El caso Rajoy

OPINIÓN

05 ago 2013 . Actualizado a las 07:00 h.

El día 1 comenzaban las vacaciones para muchos. Al menos para los diputados, si se toman como indicio las maletas dispuestas en el Senado para partir de inmediato a los destinos programados. No vale la pena detenerse en cuestiones secundarias de las que se alimenta la pobreza de los debates parlamentarios. El dato cierto es que el presidente compareció para dar explicaciones, en lo que pudiera afectarle, sobre un asunto que se encuentra en vía judicial, en el que está imputado el exgerente del PP. Era ineludible la comparecencia por la percepción que del asunto se había extendido en la opinión pública, singularmente en alguna publicada, la beligerancia de la oposición, la repercusión en los medios internacionales y su posible incidencia en los nuevos señores feudales que son los mercados o sus orientadores.

El discurso de Rajoy, muy bien calculado, tenía como principales objetivos tranquilizar a Gobiernos y mercados y animar a los miembros de su partido.
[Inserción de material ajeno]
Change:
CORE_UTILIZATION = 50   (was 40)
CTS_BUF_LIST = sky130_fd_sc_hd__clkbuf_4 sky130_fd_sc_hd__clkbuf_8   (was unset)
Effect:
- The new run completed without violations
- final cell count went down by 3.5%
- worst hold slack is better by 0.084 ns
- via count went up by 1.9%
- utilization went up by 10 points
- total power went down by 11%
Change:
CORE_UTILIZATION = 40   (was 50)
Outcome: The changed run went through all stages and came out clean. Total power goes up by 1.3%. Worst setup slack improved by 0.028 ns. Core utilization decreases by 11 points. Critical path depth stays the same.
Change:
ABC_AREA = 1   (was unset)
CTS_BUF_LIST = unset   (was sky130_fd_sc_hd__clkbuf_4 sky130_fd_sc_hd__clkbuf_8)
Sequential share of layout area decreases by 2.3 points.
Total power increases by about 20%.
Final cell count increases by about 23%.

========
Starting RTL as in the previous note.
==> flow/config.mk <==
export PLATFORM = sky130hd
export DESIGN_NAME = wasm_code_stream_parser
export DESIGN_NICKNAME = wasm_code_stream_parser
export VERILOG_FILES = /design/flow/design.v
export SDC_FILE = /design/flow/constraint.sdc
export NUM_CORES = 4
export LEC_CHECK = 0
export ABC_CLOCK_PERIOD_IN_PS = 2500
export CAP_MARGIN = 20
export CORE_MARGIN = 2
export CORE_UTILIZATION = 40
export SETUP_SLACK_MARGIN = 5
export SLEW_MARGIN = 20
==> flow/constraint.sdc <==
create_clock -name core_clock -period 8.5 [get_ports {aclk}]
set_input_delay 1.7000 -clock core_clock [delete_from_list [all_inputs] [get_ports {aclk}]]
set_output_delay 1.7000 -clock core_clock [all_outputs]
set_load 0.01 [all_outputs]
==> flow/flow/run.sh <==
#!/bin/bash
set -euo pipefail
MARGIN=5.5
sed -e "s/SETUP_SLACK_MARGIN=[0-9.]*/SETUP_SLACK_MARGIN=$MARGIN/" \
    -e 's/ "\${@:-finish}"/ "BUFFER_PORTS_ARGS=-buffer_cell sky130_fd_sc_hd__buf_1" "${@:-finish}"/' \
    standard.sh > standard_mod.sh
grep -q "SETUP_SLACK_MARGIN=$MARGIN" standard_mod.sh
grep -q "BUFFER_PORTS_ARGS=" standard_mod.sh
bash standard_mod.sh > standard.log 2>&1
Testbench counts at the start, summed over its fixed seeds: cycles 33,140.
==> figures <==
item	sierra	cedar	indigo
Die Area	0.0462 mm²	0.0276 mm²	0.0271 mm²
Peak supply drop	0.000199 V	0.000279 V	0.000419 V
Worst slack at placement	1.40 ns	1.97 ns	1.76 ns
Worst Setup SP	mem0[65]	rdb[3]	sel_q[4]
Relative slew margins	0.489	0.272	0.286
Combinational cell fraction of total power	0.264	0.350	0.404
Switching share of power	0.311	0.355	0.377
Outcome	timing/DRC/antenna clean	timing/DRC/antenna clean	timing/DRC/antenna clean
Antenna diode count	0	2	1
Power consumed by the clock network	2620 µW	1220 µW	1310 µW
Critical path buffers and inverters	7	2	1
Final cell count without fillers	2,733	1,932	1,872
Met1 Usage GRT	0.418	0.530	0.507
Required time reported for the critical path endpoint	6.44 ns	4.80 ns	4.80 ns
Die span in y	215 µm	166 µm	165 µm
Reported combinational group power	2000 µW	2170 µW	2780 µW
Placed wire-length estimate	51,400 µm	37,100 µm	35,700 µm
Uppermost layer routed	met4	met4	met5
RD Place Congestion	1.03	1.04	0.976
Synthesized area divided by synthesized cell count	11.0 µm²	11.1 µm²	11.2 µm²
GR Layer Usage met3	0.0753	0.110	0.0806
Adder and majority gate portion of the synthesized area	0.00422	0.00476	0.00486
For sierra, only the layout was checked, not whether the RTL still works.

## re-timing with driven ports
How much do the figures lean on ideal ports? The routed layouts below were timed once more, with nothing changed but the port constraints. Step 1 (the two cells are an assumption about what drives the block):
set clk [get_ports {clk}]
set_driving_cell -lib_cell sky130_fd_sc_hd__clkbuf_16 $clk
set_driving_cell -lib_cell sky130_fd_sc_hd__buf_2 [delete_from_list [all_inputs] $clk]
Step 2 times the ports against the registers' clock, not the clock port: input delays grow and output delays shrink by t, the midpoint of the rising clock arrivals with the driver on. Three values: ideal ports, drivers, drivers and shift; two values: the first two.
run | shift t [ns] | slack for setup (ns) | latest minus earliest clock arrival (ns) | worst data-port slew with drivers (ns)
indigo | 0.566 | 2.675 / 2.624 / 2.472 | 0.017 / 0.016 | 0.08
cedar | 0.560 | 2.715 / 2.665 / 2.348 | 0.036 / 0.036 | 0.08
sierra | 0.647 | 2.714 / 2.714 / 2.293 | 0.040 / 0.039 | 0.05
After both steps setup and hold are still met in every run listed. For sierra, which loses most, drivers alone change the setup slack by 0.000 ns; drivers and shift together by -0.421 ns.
Source: an optimization exercise on an open RTL-to-GDS flow (aim: small area, a short achievable clock period and few clock cycles per item). Production flows keep margins and buffers that such runs may drop.
The RTL was checked by simulation tests, not by an equivalence proof against the original design.

== raven ==
// xtea_core
module xtea_core (
    input  logic         clock,
    input  logic         reset_n,
    input  logic         in_valid,
    output logic         in_ready,
    input  logic         mode,
    input  logic [31:0]  data_in1,
    input  logic [31:0]  data_in2,
    input  logic [127:0] key_in,
    output logic         out_valid,
    input  logic         out_ready,
    output logic [31:0]  data_out1,
    output logic [31:0]  data_out2,
    output logic         busy
);
==> module xtea_core, before the edit <==
module xtea_core (
    input  logic         clock,
    input  logic         reset_n,
    input  logic         in_valid,
    output logic         in_ready,
    input  logic         mode,
    input  logic [31:0]  data_in1,
    input  logic [31:0]  data_in2,
    input  logic [127:0] key_in,
    output logic         out_valid,
    input  logic         out_ready,
    output logic [31:0]  data_out1,
    output logic [31:0]  data_out2,
    output logic         busy
);
    localparam logic [31:0] DELTA   = 32'h9E3779B9;
    logic         prep;     
    logic         run;      
    logic         full;     
    logic         nrdy;     
    logic         ph;       
    logic         mode_q;
    logic [31:0]  x;
    logic [31:0]  y;
    logic [5:0]   n;        
    logic [31:0]  kk;       
    logic [127:0] key_q;
    logic         idle;
    logic         prep_nx;
    logic         run_nx;
    logic         full_nx;
    logic         idle_nx;
    logic         accept;
    logic         last;
    logic         fin_dec;
    logic [1:0]   idx;      
    logic [5:0]   n_nx;
    logic         ph_nx;
    logic [1:0]   idx_nx;
    logic [31:0]  sum;      
    logic [31:0]  sums [33];
    logic [31:0]  kw;
    logic [31:0]  mx;
    logic [31:0]  y_new;
    function automatic logic [31:0] add_bk(input logic [31:0] a, input logic [31:0] b,
                                           input logic cin);
        logic [32:0] gg;
        logic [32:0] pp;
        logic [31:0] p;
        p  = a ^ b;
        gg = {a & b, cin};
        pp = {p, 1'b0};
        for (int d = 1; d < 33; d = d * 2) begin
            for (int i = 2 * d - 1; i < 33; i = i + 2 * d) begin
                gg[i] = gg[i] | (pp[i] & gg[i - d]);
                pp[i] = pp[i] & pp[i - d];
            end
        end
        for (int d = 16; d >= 1; d = d / 2) begin
            for (int i = 3 * d - 1; i < 33; i = i + 2 * d) begin
                gg[i] = gg[i] | (pp[i] & gg[i - d]);
                pp[i] = pp[i] & pp[i - d];
            end
        end
        add_bk = p ^ gg[31:0];
    endfunction
    assign idle      = !prep && !run;
    assign in_ready  = !nrdy;
    assign accept    = in_valid && in_ready;
    assign out_valid = full;
    assign busy      = prep || run || full;
    for (genvar i = 0; i < 33; i++) begin : g_sum
        assign sums[i] = 32'(i * DELTA);
    end
    assign sum = sums[n];
    always_comb begin
        if (idle) begin
            n_nx   = mode ? 6'd32 : 6'd0;
            ph_nx  = 1'b0;
            idx_nx = mode ? sums[32][12:11] : sums[0][1:0];
        end else begin
            n_nx   = ph ? n : (mode_q ? n - 6'd1 : n + 6'd1);
            ph_nx  = !ph;
            idx_nx = (ph_nx ^ mode_q) ? sums[n_nx][12:11] : sums[n_nx][1:0];
        end
    end
    always_comb begin
        case (idx)
            2'd0:    kw = key_q[127:96];
            2'd1:    kw = key_q[95:64];
            2'd2:    kw = key_q[63:32];
            default: kw = key_q[31:0];
        endcase
    end
    assign mx    = ((y << 4) ^ (y >> 5)) + y;
    assign y_new = x + (mx ^ kk ^ {32{mode_q}}) + {31'd0, mode_q};
    assign last    = !ph && (mode_q ? (n == 6'd0) : n[5]);
    assign fin_dec = last && mode_q;
    assign prep_nx = accept;
    assign run_nx  = prep || (run && !last);
    assign full_nx = (run && last) || (full && !out_ready);
    assign idle_nx = !prep_nx && !run_nx;
    always_ff @(posedge clock or negedge reset_n) begin
        if (!reset_n) begin
            prep   <= 1'b0;
            run    <= 1'b0;
            full   <= 1'b0;
            nrdy   <= 1'b0;
        end else begin
            prep   <= prep_nx;
            run    <= run_nx;
            full   <= full_nx;
            nrdy   <= !(idle_nx && !full_nx);
        end
    end
    always_ff @(posedge clock) begin
        if (run) begin
            x <= fin_dec ? y_new : y;
            if (!fin_dec) y <= y_new;
        end else if (accept) begin
            x      <= data_in1;
            y      <= data_in2;
            mode_q <= mode;
        end else if (prep && mode_q) begin
            x <= y;
            y <= x;
        end
        if (idle) key_q <= key_in;
        n   <= n_nx;
        ph  <= ph_nx;
        idx <= idx_nx;
        kk <= add_bk(sum, kw, 1'b0);
    end
    assign data_out1 = x;
    assign data_out2 = y;
endmodule
Settings: LEC_CHECK=0, CAP_MARGIN=20, CORE_MARGIN=2, CORE_UTILIZATION=55, SLEW_MARGIN=20; clock period 12.0 ns.
standard.sh (not shown) runs the stock make flow with config.mk's settings and CLKGATE_MAP_FILE= SYNTH_SCRIPT=/design/flow/synth_recipe.tcl, a recipe that flattens the netlist after the stock synthesis.
==> flow/flow/run.sh <==
#!/bin/bash
# Layout flow: the standard flow with these changes:
# - synthesis: the standard flow's synthesis script (flow/synth.tcl) with ABC mapping by flow/map.abc,
#   run into syn/; its netlist is then handed to the standard flow as SYNTH_NETLIST_FILES;
# - the ports are buffered by the smallest buffer cell (buf_1);
# - clock tree synthesis adds no dummy loads, uses clkbuf_8 and clusters up to 14 sinks;
set -euo pipefail
here=$(pwd)
export FLOW_ABC_SCRIPT=$here/flow/map.abc
make -C "$FLOW_HOME" DESIGN_CONFIG="$here/config.mk" WORK_HOME="$here/syn" CLKGATE_MAP_FILE= \
  SYNTH_SCRIPT="$here/flow/synth.tcl" synth > synth.log 2>&1
export SYNTH_NETLIST_FILES=$here/syn/results/$FLOW_PLATFORM/xtea_core/base/1_2_yosys.v
export BUFFER_PORTS_ARGS="-buffer_cell sky130_fd_sc_hd__buf_1"
export CTS_ARGS="-sink_clustering_enable -repair_clock_nets -dont_use_dummy_load -buf_list {sky130_fd_sc_hd__clkbuf_8} -sink_clustering_size 14 -sink_clustering_max_diameter 80"
export SETUP_SLACK_MARGIN=7.3
bash standard.sh > flow.log 2>&1
==> flow/flow/map.abc <==
&get -n
&st
&dch
&nf {D}
&put
buffer
upsize {D}
dnsize {D}
==> flow/flow/synth.tcl <==
# The standard flow's synthesis script (synth_recipe.tcl) with one change: Yosys's abc calls map the logic
# with the ABC script named by $::env(FLOW_ABC_SCRIPT) instead of ORFS's abc_speed.script.
proc synth {args} { yosys synth -nofsm -noshare {*}$args }
proc abc {args} {
  set i [lsearch -exact $args -script]
  if {$i >= 0} {
    set args [lreplace $args $i [expr {$i + 1}] -script $::env(FLOW_ABC_SCRIPT)]
  }
  yosys abc {*}$args
}
source $::env(SCRIPTS_DIR)/synth.tcl
# left out here: clear keep_hierarchy, flatten, clean up, hide names made inside functions, write 1_2_yosys.v
Testbench counts of raven, summed over its fixed seeds: cycles 25,728, items 384.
Esos fueron realmente los destinatarios del discurso. Con su clara manifestación de que no dimitiría, ni convocaría elecciones, consiguió el primer objetivo. La convocatoria es interesadamente reclamada por IU y por UPyD, que ven aumentar las posibilidades de mejora en los sondeos, con la esperanza de poder participar en Gobiernos de coalición. Esa misma posibilidad es lo que hace imposible su pretensión en el ánimo mayoritario de los ciudadanos. Ni el propio PSOE está realmente por esa labor; no se encuentra en condiciones, incluido el liderazgo, de hacer frente a esa hipotética eventualidad. Para el segundo objetivo, Rajoy tuvo que cargar dialécticamente con eficacia sobre el líder de la oposición, en un cuerpo a cuerpo que enardece a las bancadas partidarias.

El presidente montó su discurso sobre los hechos más favorables para su tesis. Estaba en su derecho. No podía declararse culpable porque no tiene obligación de reconocerlo y es función de la Justicia. Se ha cuidado de reiterarlo. Pudo cometer un error al mantener una confianza en el ahora imputado, pero «no el delito de encubrir a un presunto culpable». Ha hablado con la convicción de que el veredicto judicial no declarará su culpabilidad. Se libera así de tener que volver a manifestarse sobre el asunto. De paso ha dejado prácticamente inservible una posible moción de censura, de nula eficacia, que se justificaba para forzar la comparecencia que ya se ha realizado. Y por lo que respecta a posibles candidatos a sustituirlo, ha quedado claro que no es momento para moverse.

Lo que está sucediendo mira al futuro. Será cuando pueda plantearse el caso Rajoy, parlamentariamente solventado, aunque no cesará la labor de desgaste por quienes la han comenzado. Entonces decidirán los ciudadanos a los que el presidente no se ha dirigido directamente. El encomiable «me equivoqué» habría de decírselo sin el apoyo de ningún papel. Lo que estará en juego será la confianza. Con su intervención, Rajoy ha ganado tiempo y salvado la pausa de agosto.